Specialists who understand the mind-body interface in their domain. For example, gastroenterologists who specialize in gut-brain disorders for IBS, pain specialists who understand chronic pain as a nervous system problem, or a rheumatologist who understands the associated immune dysfunction.
Multidisciplinary care providers like registered dietitians, physical therapists, occupational therapists, or health coaches who can help with the practical, day-to-day management of your condition.
The key is that these team members need to communicate with each other and with you. They need to see themselves as part of a coordinated effort, not isolated silos.
I alluded above to the bias of the treating clinician, and I need to acknowledge my own: I’m a primary care physician, so naturally I’ve emphasized the PCP as the quarterback of your healthcare team.
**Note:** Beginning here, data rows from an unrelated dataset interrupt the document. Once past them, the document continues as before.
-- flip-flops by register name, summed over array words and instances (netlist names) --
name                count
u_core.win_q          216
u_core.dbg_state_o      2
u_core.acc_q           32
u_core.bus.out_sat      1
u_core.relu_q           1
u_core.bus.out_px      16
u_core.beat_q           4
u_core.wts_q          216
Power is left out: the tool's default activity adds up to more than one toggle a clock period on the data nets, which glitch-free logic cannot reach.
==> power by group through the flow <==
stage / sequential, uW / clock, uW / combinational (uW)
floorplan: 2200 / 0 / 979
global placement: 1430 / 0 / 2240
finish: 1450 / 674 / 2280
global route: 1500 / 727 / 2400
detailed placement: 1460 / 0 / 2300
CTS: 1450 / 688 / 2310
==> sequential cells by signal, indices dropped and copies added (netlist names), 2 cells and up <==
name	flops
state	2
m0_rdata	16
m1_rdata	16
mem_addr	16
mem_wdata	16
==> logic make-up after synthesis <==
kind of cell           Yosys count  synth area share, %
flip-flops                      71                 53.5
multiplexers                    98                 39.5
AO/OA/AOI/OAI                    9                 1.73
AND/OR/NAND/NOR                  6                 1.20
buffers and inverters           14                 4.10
===== config.mk =====
export PLATFORM = sky130hd
export DESIGN_NAME = flag_unit
export DESIGN_NICKNAME = d
export VERILOG_FILES = /design/src/rtl/flag_unit.sv
export SDC_FILE = /design/constraint.sdc
export NUM_CORES = 1
export LEC_CHECK = 0
export ABC_AREA = 0
export CAP_MARGIN = 0
export CORE_MARGIN = 10
export CORE_UTILIZATION = 27
export CTS_CLUSTER_DIAMETER = 60
export DETAILED_ROUTE_END_ITERATION = 7
export PLACE_DENSITY = 0.74
export SKIP_LAST_GASP = 1
export SLEW_MARGIN = 30
export SYNTH_ARGS = -nofsm -noshare
export SYNTH_HDL_FRONTEND = slang
export SYNTH_SLANG_ARGS = --single-unit

===== constraint.sdc =====
create_clock -name i_clk -period 1.7 [get_ports i_clk]
set_clock_uncertainty 0.05 [all_clocks]
set_input_delay 0.34 -clock i_clk [delete_from_list [all_inputs] [get_ports i_clk]]
set_output_delay 0.34 -clock i_clk [all_outputs]
set_load 0.01 [all_outputs]
module vga_timing_regs #(
  parameter int          DEFAULT_CONFIG = 3,
  parameter int          ADDR_WIDTH     = 12,
  parameter int          TW             = 16,
  parameter logic [31:0] ID_VALUE       = 32'h5647_4132
) (
  input  logic                  aclk,
  input  logic                  areset,
  input  logic [ADDR_WIDTH-1:0] ctrl_araddr,
  input  logic                  ctrl_arvalid,
  output logic                  ctrl_arready,
  output logic [31:0]           ctrl_rdata,
  output logic [1:0]            ctrl_rresp,
  output logic                  ctrl_rvalid,
  input  logic                  ctrl_rready,
  input  logic [ADDR_WIDTH-1:0] ctrl_awaddr,
  input  logic                  ctrl_awvalid,
  output logic                  ctrl_awready,
  input  logic [31:0]           ctrl_wdata,
  input  logic [3:0]            ctrl_wstrb,
  input  logic                  ctrl_wvalid,
  output logic                  ctrl_wready,
  output logic [1:0]            ctrl_bresp,
  output logic                  ctrl_bvalid,
  input  logic                  ctrl_bready,
  input  logic                  frame_start,
  output logic                  enable,
  output logic [TW-1:0]         h_res,
  output logic [TW-1:0]         h_front_porch,
  output logic [TW-1:0]         h_sync_pulse,
  output logic [TW-1:0]         h_back_porch,
  output logic [TW-1:0]         v_res,
  output logic [TW-1:0]         v_front_porch,
  output logic [TW-1:0]         v_sync_pulse,
  output logic [TW-1:0]         v_back_porch,
  output logic                  irq
);
  localparam int AW = ADDR_WIDTH - 2;
  localparam vga_pkg::vga_config_t CFG = vga_pkg::vga_configs[DEFAULT_CONFIG];
  localparam logic [31:0] RST [8] = '{CFG.H_RES, CFG.H_FRONT_PORCH, CFG.H_SYNC_PULSE, CFG.H_BACK_PORCH,
                                      CFG.V_RES, CFG.V_FRONT_PORCH, CFG.V_SYNC_PULSE, CFG.V_BACK_PORCH};

  logic          aw_held, w_held, en, pending;
  logic [AW-1:0] aw_idx, ar_idx;
  logic [31:0]   w_data, rd_word;
  logic [3:0]    w_strb;
  logic [15:0]   frame_count;
  logic [TW-1:0] shadow [8];
  logic [TW-1:0] active [8];
  logic          irq_pend, irq_en_q;
  logic          wr_fire, ctrl_we, commit, wr_err, rd_err, unused_addr;

  function automatic logic [31:0] merge(input logic [31:0] o, input logic [31:0] d, input logic [3:0] s);
    logic [31:0] r;
    for (int b = 0; b < 4; b++) r[8*b +: 8] = s[b] ? d[8*b +: 8] : o[8*b +: 8];
    return r;
  endfunction

  assign ar_idx       = ctrl_araddr[ADDR_WIDTH-1:2];
  assign unused_addr  = ^{ctrl_araddr[1:0], ctrl_awaddr[1:0]};
  assign ctrl_arready = !ctrl_rvalid;
  assign ctrl_awready = !aw_held && !ctrl_bvalid;
  assign ctrl_wready  = !w_held && !ctrl_bvalid;
  assign wr_fire      = aw_held && w_held;
  assign ctrl_we      = wr_fire && aw_idx == AW'(1) && w_strb[0];
  assign commit       = ctrl_we && w_data[1];
  assign wr_err       = aw_idx == AW'(0) || aw_idx > AW'(11);
  assign rd_err       = ar_idx > AW'(11);
  assign rd_word      = ar_idx == AW'(0) ? ID_VALUE :
                        ar_idx == AW'(1) ? {30'd0, pending, en} :
                        ar_idx == AW'(2) ? {frame_count, 7'd0, irq_pend, 7'd0, pending} :
                        ar_idx == AW'(3) ? {31'd0, irq_en_q} :
                        !rd_err          ? 32'(shadow[3'(ar_idx - AW'(4))]) : 32'd0;

  assign enable        = en;
  assign h_res         = active[0];
  assign h_front_porch = active[1];
  assign h_sync_pulse  = active[2];
  assign h_back_porch  = active[3];
  assign v_res         = active[4];
  assign v_front_porch = active[5];
  assign v_sync_pulse  = active[6];
  assign v_back_porch  = active[7];

  // AXI channels, control/shadow writes, and frame-boundary transfer of shadow into active
  always_ff @(posedge aclk or posedge areset)
    if (areset) begin
      ctrl_rvalid <= 1'b0;
      ctrl_rdata  <= '0;
      ctrl_rresp  <= '0;
      ctrl_bvalid <= 1'b0;
      ctrl_bresp  <= '0;
      aw_held     <= 1'b0;
      w_held      <= 1'b0;
      aw_idx      <= '0;
      w_data      <= '0;
      w_strb      <= '0;
      en          <= 1'b0;
      pending     <= 1'b0;
      frame_count <= '0;
      for (int k = 0; k < 8; k++) begin
        shadow[k] <= TW'(RST[k]);
        active[k] <= TW'(RST[k]);
      end
    end else begin
      if (ctrl_arvalid && ctrl_arready) begin
        ctrl_rvalid <= 1'b1;
        ctrl_rdata  <= rd_word;
        ctrl_rresp  <= rd_err ? 2'b10 : 2'b00;
      end else if (ctrl_rvalid && ctrl_rready) ctrl_rvalid <= 1'b0;
      if (ctrl_awvalid && ctrl_awready) begin
        aw_held <= 1'b1;
        aw_idx  <= ctrl_awaddr[ADDR_WIDTH-1:2];
      end
      if (ctrl_wvalid && ctrl_wready) begin
        w_held <= 1'b1;
        w_data <= ctrl_wdata;
        w_strb <= ctrl_wstrb;
      end
      if (wr_fire) begin
        aw_held     <= 1'b0;
        w_held      <= 1'b0;
        ctrl_bvalid <= 1'b1;
        ctrl_bresp  <= wr_err ? 2'b10 : 2'b00;
      end else if (ctrl_bvalid && ctrl_bready) ctrl_bvalid <= 1'b0;
      if (ctrl_we) en <= w_data[0];
      if (commit) pending <= 1'b1;
      else if (frame_start) pending <= 1'b0;
      if (frame_start && pending) active <= shadow;
      frame_count <= frame_count + {15'd0, frame_start};
      for (int k = 0; k < 8; k++)
        if (wr_fire && aw_idx == AW'(k + 4)) shadow[k] <= TW'(merge(32'(shadow[k]), w_data, w_strb));
    end

`ifdef VGA_TIMING_REGS_IRQ_EN
  logic irq_q, irq_clr, irq_en_we, irq_pend_n, irq_en_n;
  assign irq_clr    = wr_fire && aw_idx == AW'(2) && w_strb[1] && w_data[8];
  assign irq_en_we  = wr_fire && aw_idx == AW'(3) && w_strb[0];
  assign irq_pend_n = frame_start || (irq_pend && !irq_clr);
  assign irq_en_n   = irq_en_we ? w_data[0] : irq_en_q;
  assign irq        = irq_q;

  // Frame interrupt: a new frame wins over a coincident W1C clear
  always_ff @(posedge aclk or posedge areset)
    if (areset) begin
      irq_pend <= 1'b0;
      irq_en_q <= 1'b0;
      irq_q    <= 1'b0;
    end else begin
      irq_pend <= irq_pend_n;
      irq_en_q <= irq_en_n;
      irq_q    <= irq_pend_n && irq_en_n;
    end
`else
  assign irq_pend = 1'b0;
  assign irq_en_q = 1'b0;
  assign irq      = 1'b0;
`endif
endmodule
While I believe the right primary care doctor can be invaluable in navigating the healthcare system and curating an effective team for you (this is a core part of my mission at Seen Medical), I also recognize that 1) most structures of modern primary care don’t allow for this depth of work, and 2) increasingly, there are some awesome, condition-focused organizations emerging who think holistically about your care. I’ve included just a few of many examples below.
Virtual digital health companies like Oshi Health (GI), Elektra Health (Women’s Health), Vori Health (Musculoskeletal Pain), and Override Health (Chronic Pain)
Dedicated in-person clinics like the Columbia Marfan Clinic, Stanford ME/CFS Clinic, Johns Hopkins Pain Treatment Center, and the UCSF Osher Center for Integrative Health.
C. The right engagement
This isn’t a passive process where you hand yourself over to doctors and wait to be fixed. You are part of the team. This means:
Tracking your symptoms in relation to sleep, stress, diet, activity, and emotional state. Patterns often emerge that help guide treatment.
Experimenting with interventions like meditation, breathwork, gentle movement, or sleep hygiene as complementary tools that can shift your nervous system and improve your symptoms.
Being honest about what’s working and what’s not. If a medication helps your physical symptoms but worsens your anxiety, that matters. If therapy is helping your mood but your pain is unchanged, that’s important data.
Advocating for yourself. If you feel dismissed or unheard, it’s okay to seek another opinion or ask for a different approach.
D. The right, iterative process
This process can be frustrating. We want the clean story: the diagnosis that explains everything, the treatment that fixes it. But for many conditions, especially those where mind and body are deeply intertwined, healing is messier. It requires patience, flexibility, and a willingness to keep adjusting.
Here’s what it often does look like: trying a medication and adjusting the dose, adding therapy, noticing that helped but something else got worse, modifying the approach, seeing incremental improvement, hitting a plateau, trying something new, and gradually building a toolkit of successful strategies that work for you.
This is hard work, which is why trust and connection with your team matters so much. You’ll need to lean on them during difficult moments along the way.
The path ahead
If you are in the position where you have the power and privilege to support patients on their health journey, I hope by now you believe it’s part of your charge to consider the complexity of the mind-body connection.
If you are a patient navigating your own health concerns: The complexity you’re experiencing, the way your physical symptoms and emotional state seem tangled together, isn’t a personal failing. The struggle to find care that addresses all of you - not just your symptoms in isolation - is real. I hope this framework helps you make sense of why getting good care has been so challenging. I encourage you to keep searching for a healthcare team that gets this, one that sees you as a whole person rather than a checklist of isolated symptoms.
The mind and body aren’t separate. They never were. The sooner we build our health care around this truth, the better we’ll be able to help people heal.